Amigo e parceiro de pedaladas de Edu, Vinícius Lobato, 45 anos, Chief Business Officer (CBO) e sócio fundador (2007) da Brivia - empresa de estratégia, experiência e comunicação. Com escritórios em Porto Alegre, Novo Hamburgo, Florianópolis, Rio, Brasília, Joinville, São Paulo e Lisboa, a Brivia já atuava no modelo híbrido com home office antes de o Coronavírus impor mudanças de hábitos. O executivo tem mirado o mercado europeu, acompanhando eventos como o Web Summit Lisbon, maior conferência da Europa em tecnologia e inovação, bem como feiras internacionais em outros países do continente: “Achávamos importante fincar uma bandeira em Lisboa para estar conectados ao ecossistema de inovação da Europa, pois a pauta transformação digital é muito presente aqui, e ela vai ao encontro do trabalho que desenvolvemos na Brivia.

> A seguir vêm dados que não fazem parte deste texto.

**config.mk**
```make
export PLATFORM = sky130hd
export DESIGN_NAME = mt_ctrl
export DESIGN_NICKNAME = d
export VERILOG_FILES = /design/src/rtl/mt_pkg.sv /design/src/rtl/mt_ctrl.sv
export SDC_FILE = /design/constraint.sdc
export NUM_CORES = 1
export LEC_CHECK = 0
export ABC_AREA = 1
export BUFFER_PORTS_ARGS = -buffer_cell sky130_fd_sc_hd__buf_4
export CORE_MARGIN = 1
export CORE_UTILIZATION = 51
export DETAILED_ROUTE_END_ITERATION = 10
export HOLD_SLACK_MARGIN = 0.1
export PLACE_DENSITY_LB_ADDON = 0.1
export SYNTH_ARGS = -nofsm -noshare
export SYNTH_HDL_FRONTEND = slang
export SYNTH_SLANG_ARGS = --single-unit
```
**constraint.sdc**
```tcl
create_clock -name clk -period 2 [get_ports clk]
set_input_delay 0.3 -clock clk [delete_from_list [all_inputs] [get_ports clk]]
set_output_delay 0.3 -clock clk [all_outputs]
set_load 0.05 [all_outputs]
```
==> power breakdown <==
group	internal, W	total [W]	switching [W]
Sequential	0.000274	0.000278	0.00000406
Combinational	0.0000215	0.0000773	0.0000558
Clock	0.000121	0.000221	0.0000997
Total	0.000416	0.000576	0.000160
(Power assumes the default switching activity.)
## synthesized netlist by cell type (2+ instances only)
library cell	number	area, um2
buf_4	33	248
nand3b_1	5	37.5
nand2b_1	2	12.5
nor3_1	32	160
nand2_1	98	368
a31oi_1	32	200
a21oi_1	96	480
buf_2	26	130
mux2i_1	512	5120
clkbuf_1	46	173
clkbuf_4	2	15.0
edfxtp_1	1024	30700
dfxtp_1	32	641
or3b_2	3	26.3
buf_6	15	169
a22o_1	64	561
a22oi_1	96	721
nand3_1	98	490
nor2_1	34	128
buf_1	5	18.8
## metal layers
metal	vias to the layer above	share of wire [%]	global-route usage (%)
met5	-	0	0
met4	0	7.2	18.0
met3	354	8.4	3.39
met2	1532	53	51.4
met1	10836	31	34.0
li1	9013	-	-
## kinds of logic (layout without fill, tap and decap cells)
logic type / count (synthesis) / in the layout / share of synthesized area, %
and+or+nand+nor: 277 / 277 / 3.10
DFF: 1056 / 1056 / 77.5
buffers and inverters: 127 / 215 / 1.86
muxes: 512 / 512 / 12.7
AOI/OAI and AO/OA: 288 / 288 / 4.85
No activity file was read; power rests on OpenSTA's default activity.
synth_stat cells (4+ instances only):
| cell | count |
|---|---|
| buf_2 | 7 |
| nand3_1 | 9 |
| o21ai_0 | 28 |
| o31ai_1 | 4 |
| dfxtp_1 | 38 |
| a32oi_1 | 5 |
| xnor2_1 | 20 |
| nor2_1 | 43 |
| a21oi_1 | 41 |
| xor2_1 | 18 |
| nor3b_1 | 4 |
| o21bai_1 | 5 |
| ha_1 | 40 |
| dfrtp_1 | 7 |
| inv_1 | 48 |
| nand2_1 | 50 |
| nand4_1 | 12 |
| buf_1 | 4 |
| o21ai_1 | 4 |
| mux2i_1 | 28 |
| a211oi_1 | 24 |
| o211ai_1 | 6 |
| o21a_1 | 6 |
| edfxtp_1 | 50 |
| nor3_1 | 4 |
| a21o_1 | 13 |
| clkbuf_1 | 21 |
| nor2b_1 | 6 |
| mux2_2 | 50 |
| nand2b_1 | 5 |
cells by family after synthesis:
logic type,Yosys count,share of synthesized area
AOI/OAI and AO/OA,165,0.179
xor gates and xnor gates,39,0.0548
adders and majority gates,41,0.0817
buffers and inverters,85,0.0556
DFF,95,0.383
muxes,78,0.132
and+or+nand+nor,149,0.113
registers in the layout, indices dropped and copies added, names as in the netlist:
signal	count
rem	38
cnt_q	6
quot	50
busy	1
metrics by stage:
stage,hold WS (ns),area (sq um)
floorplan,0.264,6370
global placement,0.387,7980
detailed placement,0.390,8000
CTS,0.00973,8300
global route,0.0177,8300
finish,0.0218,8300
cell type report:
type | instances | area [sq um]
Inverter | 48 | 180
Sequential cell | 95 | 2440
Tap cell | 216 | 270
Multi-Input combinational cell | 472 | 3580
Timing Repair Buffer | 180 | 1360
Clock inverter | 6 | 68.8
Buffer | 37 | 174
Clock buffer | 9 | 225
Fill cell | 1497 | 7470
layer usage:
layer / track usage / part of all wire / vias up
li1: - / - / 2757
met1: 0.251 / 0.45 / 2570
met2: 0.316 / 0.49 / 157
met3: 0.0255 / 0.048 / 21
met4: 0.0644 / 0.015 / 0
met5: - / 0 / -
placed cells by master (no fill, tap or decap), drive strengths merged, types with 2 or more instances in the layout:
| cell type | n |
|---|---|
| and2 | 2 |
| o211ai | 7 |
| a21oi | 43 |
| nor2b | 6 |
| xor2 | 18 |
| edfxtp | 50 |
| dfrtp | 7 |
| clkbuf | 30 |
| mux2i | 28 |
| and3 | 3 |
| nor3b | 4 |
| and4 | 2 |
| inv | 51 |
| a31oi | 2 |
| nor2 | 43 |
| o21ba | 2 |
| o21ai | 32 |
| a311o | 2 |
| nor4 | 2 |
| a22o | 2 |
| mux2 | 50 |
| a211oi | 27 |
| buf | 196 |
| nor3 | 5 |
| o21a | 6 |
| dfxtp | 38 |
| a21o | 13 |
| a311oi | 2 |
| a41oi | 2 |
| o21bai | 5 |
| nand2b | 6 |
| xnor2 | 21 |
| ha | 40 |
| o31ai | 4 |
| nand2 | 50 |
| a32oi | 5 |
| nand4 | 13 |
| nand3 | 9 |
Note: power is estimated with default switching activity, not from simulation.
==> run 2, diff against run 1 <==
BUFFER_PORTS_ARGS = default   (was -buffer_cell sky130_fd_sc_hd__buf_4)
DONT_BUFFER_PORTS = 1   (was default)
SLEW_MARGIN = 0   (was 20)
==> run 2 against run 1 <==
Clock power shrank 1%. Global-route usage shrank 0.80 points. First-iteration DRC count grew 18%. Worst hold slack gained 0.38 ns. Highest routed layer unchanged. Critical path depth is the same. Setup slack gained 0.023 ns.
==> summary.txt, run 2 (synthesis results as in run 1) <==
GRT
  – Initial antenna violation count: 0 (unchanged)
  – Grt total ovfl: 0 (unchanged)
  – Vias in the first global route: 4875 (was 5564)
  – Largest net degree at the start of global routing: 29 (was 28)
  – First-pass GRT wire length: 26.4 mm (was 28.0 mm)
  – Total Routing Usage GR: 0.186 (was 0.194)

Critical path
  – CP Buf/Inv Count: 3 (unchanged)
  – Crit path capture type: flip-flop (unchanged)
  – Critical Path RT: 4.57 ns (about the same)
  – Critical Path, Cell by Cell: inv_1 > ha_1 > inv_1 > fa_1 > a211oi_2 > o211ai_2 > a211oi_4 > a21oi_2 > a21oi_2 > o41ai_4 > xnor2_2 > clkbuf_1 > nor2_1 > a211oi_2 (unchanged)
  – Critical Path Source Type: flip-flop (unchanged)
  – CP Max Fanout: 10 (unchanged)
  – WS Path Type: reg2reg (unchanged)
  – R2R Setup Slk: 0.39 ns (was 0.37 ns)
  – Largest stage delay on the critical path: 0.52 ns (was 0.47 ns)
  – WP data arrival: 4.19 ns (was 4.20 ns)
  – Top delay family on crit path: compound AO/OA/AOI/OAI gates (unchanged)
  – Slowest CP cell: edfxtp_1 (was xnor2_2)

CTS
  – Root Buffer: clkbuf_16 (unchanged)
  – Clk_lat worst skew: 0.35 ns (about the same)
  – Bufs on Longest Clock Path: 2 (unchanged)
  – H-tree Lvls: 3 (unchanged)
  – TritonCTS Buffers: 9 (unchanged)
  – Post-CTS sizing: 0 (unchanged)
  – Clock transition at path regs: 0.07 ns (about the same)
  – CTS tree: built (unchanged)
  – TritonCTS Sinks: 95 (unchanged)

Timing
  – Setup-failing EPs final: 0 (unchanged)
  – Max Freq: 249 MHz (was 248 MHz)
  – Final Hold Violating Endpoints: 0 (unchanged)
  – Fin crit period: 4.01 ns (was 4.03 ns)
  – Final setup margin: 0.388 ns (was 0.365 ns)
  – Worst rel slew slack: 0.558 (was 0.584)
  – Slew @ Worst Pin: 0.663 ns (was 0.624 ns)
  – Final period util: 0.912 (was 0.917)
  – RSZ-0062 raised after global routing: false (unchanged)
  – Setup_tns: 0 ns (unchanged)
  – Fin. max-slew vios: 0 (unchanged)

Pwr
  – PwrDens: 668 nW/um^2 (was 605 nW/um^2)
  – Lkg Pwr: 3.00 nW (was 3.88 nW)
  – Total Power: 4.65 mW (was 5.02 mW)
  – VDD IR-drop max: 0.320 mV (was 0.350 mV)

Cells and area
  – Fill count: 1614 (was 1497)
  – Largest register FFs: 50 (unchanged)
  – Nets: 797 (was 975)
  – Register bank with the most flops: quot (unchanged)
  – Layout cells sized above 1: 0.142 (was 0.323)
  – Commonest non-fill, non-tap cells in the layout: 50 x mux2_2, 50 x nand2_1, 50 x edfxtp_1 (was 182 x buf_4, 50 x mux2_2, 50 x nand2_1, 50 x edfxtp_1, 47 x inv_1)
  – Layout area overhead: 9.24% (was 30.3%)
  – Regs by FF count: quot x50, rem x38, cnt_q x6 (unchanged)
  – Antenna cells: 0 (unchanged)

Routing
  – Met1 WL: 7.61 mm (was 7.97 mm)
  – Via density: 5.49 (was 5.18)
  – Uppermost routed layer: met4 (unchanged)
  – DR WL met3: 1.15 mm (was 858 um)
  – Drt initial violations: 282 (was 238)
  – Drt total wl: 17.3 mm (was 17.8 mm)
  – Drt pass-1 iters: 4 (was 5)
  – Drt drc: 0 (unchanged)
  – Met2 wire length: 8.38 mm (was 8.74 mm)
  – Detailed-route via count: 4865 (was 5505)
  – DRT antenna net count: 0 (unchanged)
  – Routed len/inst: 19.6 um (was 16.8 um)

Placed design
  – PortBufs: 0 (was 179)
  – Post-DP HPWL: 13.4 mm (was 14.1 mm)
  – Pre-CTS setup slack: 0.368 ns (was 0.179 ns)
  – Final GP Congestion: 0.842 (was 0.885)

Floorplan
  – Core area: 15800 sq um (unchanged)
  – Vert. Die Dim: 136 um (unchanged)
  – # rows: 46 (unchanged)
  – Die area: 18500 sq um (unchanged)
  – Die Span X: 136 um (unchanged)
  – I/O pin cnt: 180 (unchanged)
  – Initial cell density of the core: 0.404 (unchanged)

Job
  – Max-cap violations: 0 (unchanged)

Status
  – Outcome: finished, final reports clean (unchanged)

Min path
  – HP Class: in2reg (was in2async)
<file path="src/rtl/nca_pkg.sv">
// ----------------------------------------------------------------------------
// nca_pkg
// Shared types and constants for the nearest-centre assignment unit.
// ----------------------------------------------------------------------------
package nca_pkg;

	localparam int COORD_W         = 16;  // signed coordinate width
	localparam int DIFF_W          = COORD_W + 1;
	localparam int SQ_W            = 2 * DIFF_W;
	localparam int ACC_W           = 37;  // accumulator width (saturating)
	localparam int DIST_W          = 36;  // emitted distance width
	localparam int CIDX_FIELD_W    = 4;   // centre index field width
	localparam int DIDX_FIELD_W    = 4;   // dimension index field width
	localparam int CFG_W           = 5;   // configuration register width
	localparam int CNT_W           = 9;   // holds counts up to 256
	localparam int TOK_IDX_W       = 8;   // centre index carried on the token
	localparam int BEAT_DIDX_W     = 8;   // dimension index carried on a beat
	localparam int DEF_MAX_CENTERS = 16;
	localparam int DEF_MAX_DIMS    = 16;
	localparam int CFG_RESET       = 16;

	typedef enum logic [0:0] {
		CFG_CENTERS = 1'b0,
		CFG_DIMS    = 1'b1
	} cfg_reg_t;

	// beat travelling down the row of cells
	typedef struct packed {
		logic                     valid;
		logic                     is_wr;    // centre coordinate write
		logic                     is_acc;   // point coordinate, in range
		logic                     is_last;  // closes the point
		logic [CIDX_FIELD_W-1:0]  cidx;
		logic [BEAT_DIDX_W-1:0]   didx;
		logic [COORD_W-1:0]       value;
	} beat_t;

	// running best candidate handed from cell to cell
	typedef struct packed {
		logic                 valid;
		logic [TOK_IDX_W-1:0] idx;
		logic [ACC_W-1:0]     sq_dist;
	} token_t;

endpackage

</file>
<file path="src/rtl/nca_cell.sv">
// ----------------------------------------------------------------------------
// nca_cell
// One centre: holds its coordinates and distance accumulator, passes the
// beat on each cycle while enabled and merges its distance into the running best.
// ----------------------------------------------------------------------------
module nca_cell #(
	parameter int MAX_DIMS = nca_pkg::DEF_MAX_DIMS,
	parameter int CELL_ID  = 0
) (
	input  logic                       clk,
	input  logic                       arst_n,
	input  logic                       en,
	input  logic [nca_pkg::CNT_W-1:0]  nc,
	input  nca_pkg::beat_t             beat_in,
	input  nca_pkg::token_t            tok_in,
	output nca_pkg::beat_t             beat_out,
	output nca_pkg::token_t            tok_out
);
	import nca_pkg::*;

	localparam int DIDX_W = (MAX_DIMS > 1) ? $clog2(MAX_DIMS) : 1;

	logic [COORD_W-1:0] mem [MAX_DIMS];
	logic [DIDX_W-1:0]  addr;
	logic               wr_hit;
	logic               rd_req;
	logic               active;

	beat_t              beat_s1;
	logic [COORD_W-1:0] rd_s1;
	logic               acc_s2, last_s2;
	logic [DIFF_W-1:0]  diff_s2;
	logic               acc_s3, last_s3;
	logic [SQ_W-1:0]    sq_s3;
	logic [ACC_W-1:0]   acc_q;
	token_t             tok_q;

	logic signed [DIFF_W-1:0] diff_d;
	logic [ACC_W:0]           sum;
	logic [ACC_W-1:0]         acc_new;
	logic                     take_mine;

	assign addr   = DIDX_W'(beat_in.didx);
	assign wr_hit = beat_in.valid && beat_in.is_wr &&
		({{(CNT_W-CIDX_FIELD_W){1'b0}}, beat_in.cidx} == CNT_W'(CELL_ID));
	assign rd_req = beat_in.valid && beat_in.is_acc;
	assign active = CNT_W'(CELL_ID) < nc;

	// coordinate store, registered read
	always_ff @(posedge clk) begin
		if (en && wr_hit) begin
			mem[addr] <= beat_in.value;
		end
		if (en && rd_req) begin
			rd_s1 <= mem[addr];
		end
	end

	// beat register, also the hand-off to the next cell
	always_ff @(posedge clk or negedge arst_n) begin
		if (!arst_n) begin
			beat_s1 <= '0;
		end else if (en) begin
			beat_s1 <= beat_in;
		end
	end

	assign beat_out = beat_s1;

	// absolute difference
	assign diff_d = $signed({beat_s1.value[COORD_W-1], beat_s1.value}) -
		$signed({rd_s1[COORD_W-1], rd_s1});

	always_ff @(posedge clk or negedge arst_n) begin
		if (!arst_n) begin
			acc_s2  <= 1'b0;
			last_s2 <= 1'b0;
		end else if (en) begin
			acc_s2  <= beat_s1.valid && beat_s1.is_acc;
			last_s2 <= beat_s1.is_last;
		end
	end

	always_ff @(posedge clk) begin
		if (en) begin
			diff_s2 <= diff_d[DIFF_W-1] ? DIFF_W'(-diff_d) : DIFF_W'(diff_d);
		end
	end

	// square
	always_ff @(posedge clk or negedge arst_n) begin
		if (!arst_n) begin
			acc_s3  <= 1'b0;
			last_s3 <= 1'b0;
		end else if (en) begin
			acc_s3  <= acc_s2;
			last_s3 <= last_s2;
		end
	end

	always_ff @(posedge clk) begin
		if (en) begin
			sq_s3 <= diff_s2 * diff_s2;
		end
	end

	// saturating accumulate and compare against the incoming best
	always_comb begin
		sum       = {1'b0, acc_q} + (ACC_W+1)'(sq_s3);
		acc_new   = sum[ACC_W] ? {ACC_W{1'b1}} : sum[ACC_W-1:0];
		take_mine = active && (!tok_in.valid || (acc_new < tok_in.sq_dist));
	end

	always_ff @(posedge clk or negedge arst_n) begin
		if (!arst_n) begin
			acc_q <= '0;
			tok_q <= '0;
		end else if (en) begin
			if (acc_s3 && last_s3) begin
				acc_q <= '0;
				if (take_mine) begin
					tok_q.valid   <= 1'b1;
					tok_q.idx     <= TOK_IDX_W'(CELL_ID);
					tok_q.sq_dist <= acc_new;
				end else begin
					tok_q <= tok_in;
				end
			end else begin
				tok_q.valid <= 1'b0;
				if (acc_s3 && active) begin
					acc_q <= acc_new;
				end
			end
		end
	end

	assign tok_out = tok_q;

endmodule

</file>
### src/hdl/dtw_pkg.sv
// Shared types, event codes and register indexes for the double-tap wake detector.
// No dependencies; imported by dtw_core and double_tap_wake_detector_unit.
package dtw_pkg;

  // Default on-screen limits, inclusive
  localparam int unsigned XLimitDefault = 1599;
  localparam int unsigned YLimitDefault = 2559;

  // Register reset values
  localparam logic [11:0] FeatherReset = 12'd150;
  localparam logic [15:0] WindowReset  = 16'd50;

  // Event kinds
  localparam logic [2:0] MODE_SLOT     = 3'd0;
  localparam logic [2:0] MODE_TRACK_ID = 3'd1;
  localparam logic [2:0] MODE_BUTTON   = 3'd2;
  localparam logic [2:0] MODE_X        = 3'd3;
  localparam logic [2:0] MODE_Y        = 3'd4;

  // Configuration register indexes
  localparam logic [1:0] CFG_ENABLE   = 2'd0;
  localparam logic [1:0] CFG_FEATHER  = 2'd1;
  localparam logic [1:0] CFG_WINDOW   = 2'd2;

  localparam int unsigned CfgDataW = 16;

  typedef struct packed {
    logic        enable;
    logic [11:0] feather_distance;
    logic [15:0] time_window;
  } dtw_cfg_t;

  typedef struct packed {
    logic [2:0]         mode;
    logic signed [15:0] event_value;
    logic [31:0]        now_ticks;
    logic               screen_on;
    logic               prox_covered;
  } dtw_item_t;

  typedef struct packed {
    logic        finger_down;
    logic        x_captured;
    logic        y_captured;
    logic        release_armed;
    logic [15:0] cur_x;
    logic [15:0] cur_y;
    logic        tap_count;
    logic [15:0] prev_x;
    logic [15:0] prev_y;
    logic [31:0] prev_time;
  } dtw_state_t;

  localparam dtw_state_t StateReset = '{
    finger_down:   1'b0,
    x_captured:    1'b0,
    y_captured:    1'b0,
    release_armed: 1'b1,
    cur_x:         16'd0,
    cur_y:         16'd0,
    tap_count:     1'b0,
    prev_x:        16'd0,
    prev_y:        16'd0,
    prev_time:     32'd0
  };

  // Drop the stored tap and the current point and disarm release; capture flags are kept
  function automatic dtw_state_t clear_taps(input dtw_state_t s);
    dtw_state_t r;
    r               = s;
    r.tap_count     = 1'b0;
    r.prev_time     = 32'd0;
    r.prev_x        = 16'd0;
    r.prev_y        = 16'd0;
    r.cur_x         = 16'd0;
    r.cur_y         = 16'd0;
    r.release_armed = 1'b0;
    return r;
  endfunction

endpackage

Em novembro de 2019, abrimos o escritório, mas com foco inicial no mercado latino-americano, para levar tecnologia europeia para clientes do Brasil. No entanto, estamos olhando a Europa como um business, pois a pandemia trouxe algumas reflexões”, ressalta.
Vinicius observa que, embora os portugueses tenham uma cultura tradicional, conservadora, mais demorada para tomar decisões, pois os negócios só acontecem com muito planejamento, eles são bastante atentos ao que acontece no mundo e receptivos às novas ideias. Prova disso é a capital portuguesa sendo comparada ao Silicon Valley (Califórnia, EUA). Uma das razões é o Almada Innovation District, na região metropolitana, projeto da Universidade Nova de Lisboa para receber startups e outras iniciativas com o objetivo de criar uma cidade tecnológica e sustentável.